Çocuklarda alerjik dermatitle mücadele eden birçok ebeveynin cephaneliğinde çinko merhemi de mevcuttur. Her şeyden önce, çocuk bezi döküntülerini kontrol etmek için kullanılır, ancak başka nedenlerden dolayı ciltte ortaya çıkan kızarıklıklarda da yardımcı olabilir. Ama dikkatle uygulanmalıdır: çinko aynı zamanda ciddi bir alerjendir ve merhem sadece döküntülerle durumu daha da kötüleştirebilir. Buna ek olarak, sivilce ve kabarcıklar ortaya çıktığında kesinlikle yararlı olan cildi kurutur, ancak bir bebeğin derisini soyduğunda rahatsızlık verir. Ebeveynler bu ilacı alerjilere karşı mücadelede uygulamaya karar verirlerse, çocuğun cildini ve nemlendiriciyi kurumasını önlemek için tedavi etmek gerekir.
Halk yöntemleri
- Alerjik döküntü belirtileri ile kalsiyum yardımı ile uğraşabilir, bunun için birçok yumurta kabuğu kullanın. Haşlanmış yumurtadan çıkarmadan önce, kozmetik kullanılmadan iyice yıkanmalıdır (soda kullanmak mümkündür). Çıkarılan kabuk kurutulmalıdır (2-3 gün sürer) ve bir toz haline öğütülmelidir.Bu toz, çocuklara günde iki kez bir çay kaşığı verilir.
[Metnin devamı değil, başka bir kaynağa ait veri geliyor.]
**src/ittf_pkg.sv**
```systemverilog
`timescale 1ns / 1ps
// ----------------------------------------------------------------------------
// ittf_pkg
// Types, constants and character helpers shared by the integer formatter.
// ----------------------------------------------------------------------------
package ittf_pkg;

   // Default configuration of the core.
   localparam int ITTF_VALUE_BITS = 32;
   localparam int ITTF_MAX_WIDTH  = 63;

   // Width of every segment length and of the total text length.
   localparam int ITTF_LEN_W = 7;

   // Bit positions inside the flags field.
   localparam int FLAG_ZEROPAD = 0;
   localparam int FLAG_SIGNED  = 1;
   localparam int FLAG_PLUS    = 2;
   localparam int FLAG_SPACE   = 3;
   localparam int FLAG_LEFT    = 4;
   localparam int FLAG_LOWER   = 5;
   localparam int FLAG_PREFIX  = 6;

   // ASCII codes used by the formatter.
   localparam logic [7:0] CH_NUL   = 8'h00;
   localparam logic [7:0] CH_SPACE = 8'h20;
   localparam logic [7:0] CH_PLUS  = 8'h2B;
   localparam logic [7:0] CH_MINUS = 8'h2D;
   localparam logic [7:0] CH_ZERO  = 8'h30;
   localparam logic [7:0] CH_X     = 8'h58;
   localparam logic [7:0] CASE_BIT = 8'h20;

   // Bases that carry a radix prefix.
   localparam logic [4:0] BASE_OCT = 5'd8;
   localparam logic [4:0] BASE_HEX = 5'd16;

   // Digit characters, digit 0 in the low byte.
   localparam logic [127:0] DIGIT_SET = "FEDCBA9876543210";

   // One input item.
   typedef struct packed {
      logic [31:0] value;
      logic [4:0]  base;
      logic [5:0]  text_width;
      logic [5:0]  min_digits;
      logic [6:0]  flags;
   } req_type;

   // One character of result text.
   typedef struct packed {
      logic [7:0] char_out;
      logic       last;
      logic       bad_base;
   } rsp_type;

   // Sequencer states.
   typedef enum logic [2:0] {
      ST_IDLE,
      ST_CHECK,
      ST_DIVIDE,
      ST_SIZE,
      ST_EMIT,
      ST_ERROR
   } state_type;

   // Text segments in output order.
   typedef enum logic [2:0] {
      PH_LEAD,
      PH_SIGN,
      PH_PFX,
      PH_ZPAD,
      PH_PZERO,
      PH_DIGIT,
      PH_TRAIL
   } phase_type;

   // Digit value to ASCII; the case bit only affects the letters.
   function automatic logic [7:0] digit_char(input logic [3:0] d, input logic lower);
      return DIGIT_SET[{d, 3'b000} +: 8] | (lower ? CASE_BIT : CH_NUL);
   endfunction

endpackage

```
**src/integer_to_text_formatter_core.sv**
```systemverilog
`timescale 1ns / 1ps
// ----------------------------------------------------------------------------
// integer_to_text_formatter_core
// Formats one integer as printf-style text, one ASCII character per result.
// ----------------------------------------------------------------------------
// Usage:
// An item is accepted at a clock edge where start is high and busy is low;
// req_data carries the value, base, field width, minimum digits and flags.
// busy stays high until the last character is loaded into the output register.
// Each character appears on rsp_data for one cycle with rsp_valid high, and
// rsp_data.last marks the final character. A base outside 2 to 16 gives one
// transfer with bad_base and last set and a zero character.
// Sequence: sign handling, then one pass of the shared bit-serial divider per
// digit (digits = length of the value in the base), length setup, then the
// characters with an idle step at each text segment boundary (at most six),
// and the output register. Base 2 is the worst case, as it gives the most
// digits; the divider loop dominates the total time.
// Reset clears the sequencer and the strobe; no item is in flight after it.
// The receiver cannot stall, so every character is taken as it appears.
// ----------------------------------------------------------------------------
module integer_to_text_formatter_core #(
   parameter int VALUE_BITS = ittf_pkg::ITTF_VALUE_BITS,
   parameter int MAX_WIDTH  = ittf_pkg::ITTF_MAX_WIDTH
) (
   input  logic              clock,
   input  logic              reset,
   input  logic              start,
   output logic              busy,
   input  ittf_pkg::req_type req_data,
   output logic              rsp_valid,
   output ittf_pkg::rsp_type rsp_data
);
   import ittf_pkg::*;

   localparam int ND_W   = $clog2(VALUE_BITS + 1);
   localparam int IDX_W  = $clog2(VALUE_BITS);
   localparam int SENT_W = $clog2(MAX_WIDTH + 1);
   localparam int LW     = ITTF_LEN_W;

   state_type             state_ff, state_in;
   phase_type             phase_ff, phase_in;
   req_type               req_ff, req_in;
   logic [VALUE_BITS-1:0] mag;
   logic                  neg;
   logic [7:0]            sign_ch_ff, sign_ch_in;
   logic [ND_W-1:0]       nd_ff, nd_in;
   logic [3:0]            digits_ff [VALUE_BITS];
   logic                  dig_we;
   logic [LW-1:0]         cnt_ff, cnt_in;
   logic [SENT_W-1:0]     sent_ff, sent_in;
   logic [LW-1:0]         kept_ff, kept_in;
   logic [LW-1:0]         lead_ff, lead_in;
   logic [LW-1:0]         sign_len_ff, sign_len_in;
   logic [LW-1:0]         pfx_len_ff, pfx_len_in;
   logic [LW-1:0]         zpad_ff, zpad_in;
   logic [LW-1:0]         pzero_ff, pzero_in;
   logic [LW-1:0]         trail_ff, trail_in;
   logic                  rsp_valid_ff, rsp_valid_in;
   rsp_type               rsp_ff, rsp_in;

   logic                  div_start, div_done;
   logic [VALUE_BITS-1:0] div_dividend, div_quot;
   logic [3:0]            div_rem;

   logic                  left, zp_eff, lower;
   logic [LW-1:0]         nd_ext, md_ext, fw_ext, prec, overhead, pad, total;
   logic [LW-1:0]         dig_pos;
   logic [LW-1:0]         next_len;
   phase_type             next_phase;
   logic [7:0]            ch;

   // Shared divider used once per digit.
   ittf_div #(
      .VALUE_BITS(VALUE_BITS)
   ) u_div (
      .clock     (clock),
      .reset     (reset),
      .start     (div_start),
      .dividend  (div_dividend),
      .divisor   (req_ff.base),
      .done      (div_done),
      .quotient  (div_quot),
      .remainder (div_rem)
   );

   // Flag decode, sign handling and segment lengths.
   always_comb begin
      left   = req_ff.flags[FLAG_LEFT];
      zp_eff = req_ff.flags[FLAG_ZEROPAD] & ~left;
      lower  = req_ff.flags[FLAG_LOWER];

      neg = req_ff.flags[FLAG_SIGNED] & req_ff.value[VALUE_BITS-1];
      mag = neg ? (~req_ff.value[VALUE_BITS-1:0] + 1'b1) : req_ff.value[VALUE_BITS-1:0];

      nd_ext   = LW'(nd_ff);
      md_ext   = LW'(req_ff.min_digits);
      fw_ext   = LW'(req_ff.text_width);
      prec     = (nd_ext > md_ext) ? nd_ext : md_ext;
      pfx_len_in = LW'(0);
      if (req_ff.flags[FLAG_PREFIX]) begin
         if (req_ff.base == BASE_HEX) begin
            pfx_len_in = LW'(2);
         end else if (req_ff.base == BASE_OCT) begin
            pfx_len_in = LW'(1);
         end
      end
      sign_len_in = (sign_ch_ff != CH_NUL) ? LW'(1) : LW'(0);
      overhead    = prec + sign_len_in + pfx_len_in;
      pad         = (fw_ext > overhead) ? (fw_ext - overhead) : LW'(0);
      total       = pad + overhead;
      pzero_in    = prec - nd_ext;
      lead_in     = (!zp_eff && !left) ? pad : LW'(0);
      zpad_in     = zp_eff ? pad : LW'(0);
      trail_in    = left ? pad : LW'(0);
      kept_in     = (total > LW'(MAX_WIDTH)) ? LW'(MAX_WIDTH) : total;
   end

   // Segment following the current one and its length.
   always_comb begin
      case (phase_ff)
         PH_LEAD:  next_phase = PH_SIGN;
         PH_SIGN:  next_phase = PH_PFX;
         PH_PFX:   next_phase = PH_ZPAD;
         PH_ZPAD:  next_phase = PH_PZERO;
         PH_PZERO: next_phase = PH_DIGIT;
         default:  next_phase = PH_TRAIL;
      endcase
      case (next_phase)
         PH_SIGN:  next_len = sign_len_ff;
         PH_PFX:   next_len = pfx_len_ff;
         PH_ZPAD:  next_len = zpad_ff;
         PH_PZERO: next_len = pzero_ff;
         PH_DIGIT: next_len = LW'(nd_ff);
         PH_TRAIL: next_len = trail_ff;
         default:  next_len = lead_ff;
      endcase
   end

   // Character of the current segment.
   always_comb begin
      dig_pos = cnt_ff - 1'b1;
      case (phase_ff)
         PH_SIGN:  ch = sign_ch_ff;
         PH_PFX:   ch = (cnt_ff == LW'(1) && req_ff.base == BASE_HEX) ?
                        (CH_X | (lower ? CASE_BIT : CH_NUL)) : CH_ZERO;
         PH_ZPAD:  ch = CH_ZERO;
         PH_PZERO: ch = CH_ZERO;
         PH_DIGIT: ch = digit_char(digits_ff[dig_pos[IDX_W-1:0]], lower);
         default:  ch = CH_SPACE;
      endcase
   end

   // Sequencer: sign, digit loop, sizing, then character emission; a bad base gives an error transfer.
   always_comb begin
      state_in     = state_ff;
      phase_in     = phase_ff;
      req_in       = req_ff;
      sign_ch_in   = sign_ch_ff;
      nd_in        = nd_ff;
      cnt_in       = cnt_ff;
      sent_in      = sent_ff;
      rsp_valid_in = 1'b0;
      rsp_in       = rsp_ff;
      div_start    = 1'b0;
      div_dividend = mag;
      dig_we       = 1'b0;
      case (state_ff)
         ST_IDLE: begin
            if (start) begin
               req_in   = req_data;
               state_in = (req_data.base inside {[5'd2:5'd16]}) ? ST_CHECK : ST_ERROR;
            end
         end
         ST_CHECK: begin
            if (neg) begin
               sign_ch_in = CH_MINUS;
            end else if (req_ff.flags[FLAG_SIGNED] && req_ff.flags[FLAG_PLUS]) begin
               sign_ch_in = CH_PLUS;
            end else if (req_ff.flags[FLAG_SIGNED] && req_ff.flags[FLAG_SPACE]) begin
               sign_ch_in = CH_SPACE;
            end else begin
               sign_ch_in = CH_NUL;
            end
            nd_in     = '0;
            div_start = 1'b1;
            state_in  = ST_DIVIDE;
         end
         ST_DIVIDE: begin
            div_dividend = div_quot;
            if (div_done) begin
               dig_we = 1'b1;
               nd_in  = nd_ff + 1'b1;
               if (div_quot == '0) begin
                  state_in = ST_SIZE;
               end else begin
                  div_start = 1'b1;
               end
            end
         end
         ST_SIZE: begin
            phase_in = PH_LEAD;
            cnt_in   = lead_in;
            sent_in  = '0;
            state_in = ST_EMIT;
         end
         ST_EMIT: begin
            if (cnt_ff == '0) begin
               phase_in = next_phase;
               cnt_in   = next_len;
            end else begin
               cnt_in          = cnt_ff - 1'b1;
               sent_in         = sent_ff + 1'b1;
               rsp_valid_in    = 1'b1;
               rsp_in.char_out = ch;
               rsp_in.bad_base = 1'b0;
               rsp_in.last     = (LW'(sent_ff) + 1'b1) == kept_ff;
               if (rsp_in.last) begin
                  state_in = ST_IDLE;
               end
            end
         end
         ST_ERROR: begin
            rsp_valid_in    = 1'b1;
            rsp_in.char_out = CH_NUL;
            rsp_in.last     = 1'b1;
            rsp_in.bad_base = 1'b1;
            state_in        = ST_IDLE;
         end
         default: begin
            state_in = ST_IDLE;
         end
      endcase
   end

   // State and strobe registers.
   always_ff @(posedge clock) begin
      if (reset) begin
         state_ff     <= ST_IDLE;
         rsp_valid_ff <= 1'b0;
      end else begin
         state_ff     <= state_in;
         rsp_valid_ff <= rsp_valid_in;
      end
   end

   // Payload and working registers.
   always_ff @(posedge clock) begin
      phase_ff   <= phase_in;
      req_ff     <= req_in;
      sign_ch_ff <= sign_ch_in;
      nd_ff      <= nd_in;
      cnt_ff     <= cnt_in;
      sent_ff    <= sent_in;
      rsp_ff     <= rsp_in;
      if (state_ff == ST_SIZE) begin
         kept_ff     <= kept_in;
         lead_ff     <= lead_in;
         sign_len_ff <= sign_len_in;
         pfx_len_ff  <= pfx_len_in;
         zpad_ff     <= zpad_in;
         pzero_ff    <= pzero_in;
         trail_ff    <= trail_in;
      end
   end

   // Digit store, least significant digit first.
   always_ff @(posedge clock) begin
      if (dig_we) begin
         digits_ff[nd_ff[IDX_W-1:0]] <= div_rem;
      end
   end

   assign busy      = state_ff != ST_IDLE;
   assign rsp_valid = rsp_valid_ff;
   assign rsp_data  = rsp_ff;

endmodule

```
**src/ittf_div.sv**
```systemverilog
`timescale 1ns / 1ps
// ----------------------------------------------------------------------------
// ittf_div
// Restoring divider by a small base, one quotient bit per cycle.
// ----------------------------------------------------------------------------
module ittf_div #(
   parameter int VALUE_BITS = 32
) (
   input  logic                  clock,
   input  logic                  reset,
   input  logic                  start,
   input  logic [VALUE_BITS-1:0] dividend,
   input  logic [4:0]            divisor,
   output logic                  done,
   output logic [VALUE_BITS-1:0] quotient,
   output logic [3:0]            remainder
);
   localparam int CNT_W = $clog2(VALUE_BITS + 1);

   logic                  run_ff, run_in;
   logic                  done_ff, done_in;
   logic [CNT_W-1:0]      cnt_ff, cnt_in;
   logic [VALUE_BITS-1:0] quo_ff, quo_in;
   logic [3:0]            rem_ff, rem_in;
   logic [4:0]            trial;
   logic                  fits;

   // One shift and trial subtract per cycle.
   always_comb begin
      trial   = {rem_ff, quo_ff[VALUE_BITS-1]};
      fits    = trial >= divisor;
      run_in  = run_ff;
      done_in = 1'b0;
      cnt_in  = cnt_ff;
      quo_in  = quo_ff;
      rem_in  = rem_ff;
      if (start) begin
         run_in = 1'b1;
         cnt_in = CNT_W'(VALUE_BITS);
         quo_in = dividend;
         rem_in = 4'd0;
      end else if (run_ff) begin
         quo_in = {quo_ff[VALUE_BITS-2:0], fits};
         rem_in = fits ? 4'(trial - divisor) : trial[3:0];
         cnt_in = cnt_ff - 1'b1;
         if (cnt_ff == CNT_W'(1)) begin
            run_in  = 1'b0;
            done_in = 1'b1;
         end
      end
   end

   // Control registers.
   always_ff @(posedge clock) begin
      if (reset) begin
         run_ff  <= 1'b0;
         done_ff <= 1'b0;
         cnt_ff  <= '0;
      end else begin
         run_ff  <= run_in;
         done_ff <= done_in;
         cnt_ff  <= cnt_in;
      end
   end

   // Datapath registers.
   always_ff @(posedge clock) begin
      quo_ff <= quo_in;
      rem_ff <= rem_in;
   end

   assign done      = done_ff;
   assign quotient  = quo_ff;
   assign remainder = rem_ff;

endmodule
```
- Papatya veya seri bir kaynatma. Bu otlar yaklaşık 15 dakika kaynatılır, sonra çorba yarım saat daha ısrar edilir. Kural olarak, akşam banyo öncesi banyoya eklenir. Sekans ve papatya kaşıntı ve iltihabı rahatlatır, çocuğun ve ebeveynlerinin geceleri uyumalarını sağlayan sakinleştirici bir etkiye sahiptir.
- Köknar yağı. Köknar aynı zamanda iltihabı hafifletmeye de yardımcı olur, bu yüzden köknar yağı genellikle merhem yapmak için kullanılır. Bunu yapmak için, kremada (C vitamini ile çocuklar için), köknar yağı (1 ila 3) ekleyin. Alerjik dermatitin ortaya çıktığı cilt alanları sabah ve akşam yağlanır.
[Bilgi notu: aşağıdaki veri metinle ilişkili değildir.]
[src/design/mbb_pkg.sv]
// shared constants and types for the masked 2x2 box blur
package mbb_pkg;

   localparam int MAX_WIDTH = 2048;
   localparam int COL_W     = $clog2(MAX_WIDTH);
   localparam int FW_W      = 12;
   localparam int FH_W      = 16;
   localparam int WCMP_W    = (COL_W + 1 > FW_W) ? COL_W + 1 : FW_W;
   localparam int PIX_W     = 24;
   localparam int MASK_W    = 8;
   localparam int CSR_W     = 16;
   localparam int CHAN_W    = 8;
   localparam int SUM_W     = CHAN_W + 2;

   localparam logic [MASK_W-1:0] MASK_PASS     = 8'hFF;
   localparam logic [FW_W-1:0]   WIDTH_RESET   = 12'd640;
   localparam logic [FH_W-1:0]   HEIGHT_RESET  = 16'd480;

   typedef enum logic {
      REG_FRAME_WIDTH  = 1'b0,
      REG_FRAME_HEIGHT = 1'b1
   } csr_reg_type;

   // window position of one pixel as seen at acceptance
   typedef struct packed {
      logic             interior;
      logic [COL_W-1:0] idx;
   } pos_type;

endpackage

[src/design/mbb_scan.sv]
// frame size registers and raster column / row counters
module mbb_scan (
   input  logic                        clock,
   input  logic                        reset,
   input  logic                        csr_wr_en,
   input  logic                        csr_index,
   input  logic [mbb_pkg::CSR_W-1:0]   csr_wr_data,
   input  logic                        advance,
   output mbb_pkg::pos_type            pos
);
   import mbb_pkg::*;

   logic [FW_W-1:0]   width_ff;
   logic [FH_W-1:0]   height_ff;
   logic [COL_W-1:0]  col_ff;
   logic [COL_W-1:0]  col_in;
   logic [FH_W-1:0]   row_ff;
   logic [FH_W-1:0]   row_in;
   logic [WCMP_W-1:0] w_eff;
   logic [WCMP_W-1:0] col_next;
   logic [FH_W:0]     h_eff;
   logic [FH_W:0]     row_next;
   logic              col_last;

   always_ff @(posedge clock) begin
      if (reset) begin
         width_ff  <= WIDTH_RESET;
         height_ff <= HEIGHT_RESET;
      end else if (csr_wr_en) begin
         unique case (csr_reg_type'(csr_index))
            REG_FRAME_WIDTH:  width_ff  <= csr_wr_data[FW_W-1:0];
            REG_FRAME_HEIGHT: height_ff <= csr_wr_data[FH_W-1:0];
         endcase
      end
   end

   // zero size counts as one, width saturates at the line memory depth
   always_comb begin
      priority if (width_ff == '0) begin
         w_eff = WCMP_W'(1);
      end else if (WCMP_W'(width_ff) > WCMP_W'(MAX_WIDTH)) begin
         w_eff = WCMP_W'(MAX_WIDTH);
      end else begin
         w_eff = WCMP_W'(width_ff);
      end
      h_eff    = (height_ff == '0) ? (FH_W+1)'(1) : {1'b0, height_ff};
      col_next = WCMP_W'(col_ff) + WCMP_W'(1);
      row_next = {1'b0, row_ff} + (FH_W+1)'(1);
      col_last = col_next >= w_eff;
   end

   always_comb begin
      col_in = col_ff;
      row_in = row_ff;
      if (advance) begin
         if (col_last) begin
            col_in = '0;
            row_in = (row_next >= h_eff) ? '0 : row_next[FH_W-1:0];
         end else begin
            col_in = col_next[COL_W-1:0];
         end
      end
   end

   always_ff @(posedge clock) begin
      if (reset) begin
         col_ff <= '0;
         row_ff <= '0;
      end else begin
         col_ff <= col_in;
         row_ff <= row_in;
      end
   end

   assign pos.interior = (row_ff != '0) && (row_next < h_eff) &&
                         (col_ff != '0) && !col_last;
   assign pos.idx      = col_ff;

endmodule

[config.mk]
export PLATFORM = sky130hd
export DESIGN_NAME = mbb_scan
export DESIGN_NICKNAME = d
export VERILOG_FILES = /design/src/design/mbb_pkg.sv /design/src/design/mbb_scan.sv
export SDC_FILE = /design/constraint.sdc
export NUM_CORES = 1
export LEC_CHECK = 0
export BUFFER_PORTS_ARGS = -buffer_cell sky130_fd_sc_hd__buf_2
export CORE_ASPECT_RATIO = 0.9
export CORE_UTILIZATION = 35
export DETAILED_ROUTE_END_ITERATION = 12
export GPL_TIMING_DRIVEN = 0
export PLACE_DENSITY = 0.51
export SETUP_SLACK_MARGIN = 0.15
export SLEW_MARGIN = 25
export SYNTH_ARGS = -nofsm -noshare
export SYNTH_HDL_FRONTEND = slang
export SYNTH_SLANG_ARGS = --single-unit
[constraint.sdc]
create_clock -name clock -period 6.2 [get_ports clock]
set_clock_uncertainty 0.2 [all_clocks]
set_input_delay 0.93 -clock clock [delete_from_list [all_inputs] [get_ports clock]]
set_output_delay 0.93 -clock clock [all_outputs]
set_load 0.05 [all_outputs]
==> impl_metrics.json <==
{
  "status": "finished clean",
  "antenna_left": 0,
  "fmaxAchievable_mhz": 196,
  "netlist-cell-type-count": 60,
  "nets": 493,
  "grt_pass1_vias": 2799,
  "worstPathRequired_ps": 5070,
  "cts_setup_buffers": 0,
  "gp_congestion": 0.781,
  "drc": 0,
  "cts_tree": "built",
  "max_stage_delay_ps": 470,
  "ys_seq_elements": 55,
  "wl_per_cell_um": 15.0,
  "tightest_slew_ps": 754,
  "cp.depth": 14,
  "clkSlewWorstSetupHoldPaths_ps": 100,
  "avgSynthCellArea_um2": 8.49,
  "slew_headroom_pct": 49.6,
  "die_w_um": 106,
  "overflow": 0,
  "syn-num-nets": 455,
  "core_mm2": 0.00929,
  "slowest_stage": "dfxtp_1",
  "numCtsBuffers": 5,
  "synthTopCellsByCount": "nand2_1 (82), dfxtp_1 (55), ha_1 (32)",
  "ys_warn_count": 0,
  "async_reset_ff_share_pct": 0,
  "area_delta_synth_final_pct": 12.0,
  "fin_total_pwr_mw": 0.729,
  "min_period_ps": 5110,
  "die_area_mm2": 0.0102,
  "hpwl_um": 6540,
  "antenna_cells": 0,
  "drive_above_1_share_pct": 14.5,
  "vias": 2936,
  "peakVddDrop_mv": 0.0981,
  "hold_viol": 0,
  "routed_wl_um": 8450,
  "yosysMostFrequentCell": "nand2_1",
  "final_util_pct": 41.2,
  "crit_type": "flop to output pin",
  "slew_violations": 0,
  "dp.cells": 555,
  "synthFlopType": "dfxtp_1",
  "grt_pass1_wl_um": 13900,
  "worstSetupStartpointType": "flop",
  "numClockSinks": 55,
  "critical_path.top_delay_family": "simple AND/OR/NAND/NOR gates",
  "maxCapViolations": 0,
  "fin_crit_sh_pct": 82.4,
  "synth_area_leader_cell": "dfxtp_1",
  "clockBufferDepth": 2,
  "finalSetupViolCount": 0,
  "rows": 33,
  "io_pins": 33,
  "portBuffers": 31,
  "synth_edf_count": 0,
  "crit_chain": "ha_1 > and3_1 > and3_1 > and3_1 > nand3_1 > xnor2_1 > ha_1 > nand2_1 > o21ai_2 > a2111o_1 > o22a_1 > buf_6 > nor3_1 > buf_2",
  "htreeDepth": 2,
  "antenna_found_initial": 0,
  "critPathMostFrequentCell": "and3_1",
  "dieHeight_um": 95.7,
  "drt-initial-drc-count": 91,
  "worst-endpoint-arrival_ps": 3980,
  "vias_per_cell": 5.22,
  "clock_latency_ps": 310,
  "synth_area_leaders": "dfxtp_1 (32%), ha_1 (12%), nand2_1 (9.0%)",
  "syn_area_mm2": 0.00341,
  "ys_seq_area_share_pct": 32.3,
  "cp_num_buf_inv": 2,
  "hp-class": "flop to flop",
  "cts-resized-gates": 0,
  "fin_setup_tns_ps": 0,
  "min_path_cells": 2,
  "cts.hold.buffers_added": 0,
  "reg2reg_depth": 14,
  "grt_max_degree": 16,
  "leakage_nw": 1.70,
  "powerDensity_mw_per_mm2": 191,
  "rsz0062_at_grt": "no",
  "synthesis.instances": 402,
  "grt_usage_pct": 17.6,
  "synth.top_cell.area_share_pct": 32.3,
  "path_max_fanout": 10,
  "first_pass_iters": 4,
  "cts-root-buf": "clkbuf_8",
  "start_util_pct": 36.7,
  "final-instance-count-excl-fill": 562,
  "cp-end-kind": "output pin"
}
[layout make-up]
type / instances / area, um2
flip-flops and latches: 55 / 1100
repair buffers: 31 / 155
clock inverters: 1 / 30.0
plain buffers: 16 / 80.1
inverters: 30 / 113
clock buffers: 6 / 72.6
well taps: 122 / 153
fillers: 967 / 5470
multi-input cells: 301 / 2120
[layout by cell type (no fill, tap or decap), types with 3 or more instances in the layout]
cell type,instances
nor2b_1,3
ha_1,32
a21oi_1,30
dfxtp_1,55
xor2_1,11
o41ai_1,4
nand4_1,6
o211ai_1,5
buf_4,3
a41o_1,4
clkbuf_1,11
inv_1,29
nor4_1,11
a31o_1,4
nand2_1,82
nor3_1,4
xnor2_1,12
clkbuf_8,5
nand3_1,10
buf_2,32
nor4b_1,3
a22o_1,15
and3_1,9
nor2_1,13
[state kept, by name, summed over array words and instances (netlist names)]
signal	flops
col_ff	11
height_ff	16
width_ff	12
row_ff	16
[per-layer routing]
layer	routed length (um)	share of wire [%]	vias up	track usage (%)
met5	0	0	-	0
met4	95	1.1	0	4.05
met3	238	2.8	6	2.67
met2	3580	42	45	27.7
met1	4540	54	1372	25.1
li1	-	-	1513	-
[final timing paths]
| check | startpoint | to | slack, ps |
|---|---|---|---|
| setup / recovery | col_ff[0]$_SDFFE_PP0P_ | pos[11] | 1090 |
| setup reg to reg | col_ff[0]$_SDFFE_PP0P_ | col_ff[3]$_SDFFE_PP0P_ | 2190 |
| hold reg to reg | width_ff[0]$_SDFFE_PP0P_ | width_ff[0]$_SDFFE_PP0P_ | 280 |
| hold / removal | width_ff[0]$_SDFFE_PP0P_ | width_ff[0]$_SDFFE_PP0P_ | 280 |
[tightest hold or removal path, cell delays in order, from the launching register on]
cell	delay (ps)
dfxtp_1	330
nand2_1	60
a21oi_1	50
[report_power, final]
part           switching [mW]  internal, mW
registers              0.0106         0.365
logic                  0.0697        0.0455
clock network           0.119         0.119
total                   0.199         0.529
[cells by family (layout without fill, tap and decap cells)]
logic type | Yosys count | after routing | share of synthesized area (%)
AND/OR/NAND/NOR | 156 | 156 | 23.1
AO/OA/AOI/OAI | 88 | 88 | 20.7
flip-flops | 55 | 55 | 32.3
buffers and inverters | 46 | 84 | 5.64
adder cells (fa/ha/maj) | 32 | 32 | 11.7
XOR/XNOR | 23 | 23 | 5.90
multiplexers | 2 | 2 | 0.660
[metrics by stage]
stage	setup slack (ps)	hold WS [ps]	cell area, um2
6_report	1090	278	3820
3_5_place_dp	1500	256	3720
2_1_floorplan	864	236	3410
3_3_place_gp	1460	258	3720
5_1_grt	843	304	3820
4_1_cts	1120	273	3820
Power figures use the tool's default switching activity.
Buna ek olarak, cildinde kızarıklık olan ve daha az mevcut olan çocuklar için hindiba ya da kartopu köklerinin deşifre edildiği çocuklar için kullanılırlar. Her durumda, kendi kendine tedaviden önce, bebeğin ebeveynleri doktorlara danışmalıdır.
İlk bakışta, diyatezi her ikinci çocukta görülen tehlikeli bir genelleştirilmiş hastalık gibi görünmektedir. Ancak, döküntülerin ortaya çıkmasının nedenlerini anladığında, ebeveynler, bir kural olarak, alerjilerle mücadelede, çocuğun bakımı ve beslenmesi için basit kuralları doğru bir şekilde izlemeleri gerektiğini anlamışlardır.Vakaların büyük çoğunluğunda, bu hoş olmayan hastalığın, çocukların yaşamı ve sağlığı üzerinde herhangi bir ciddi etkisi yoktur.
Video: diyatezi nedir ve tedavi edilmeli mi?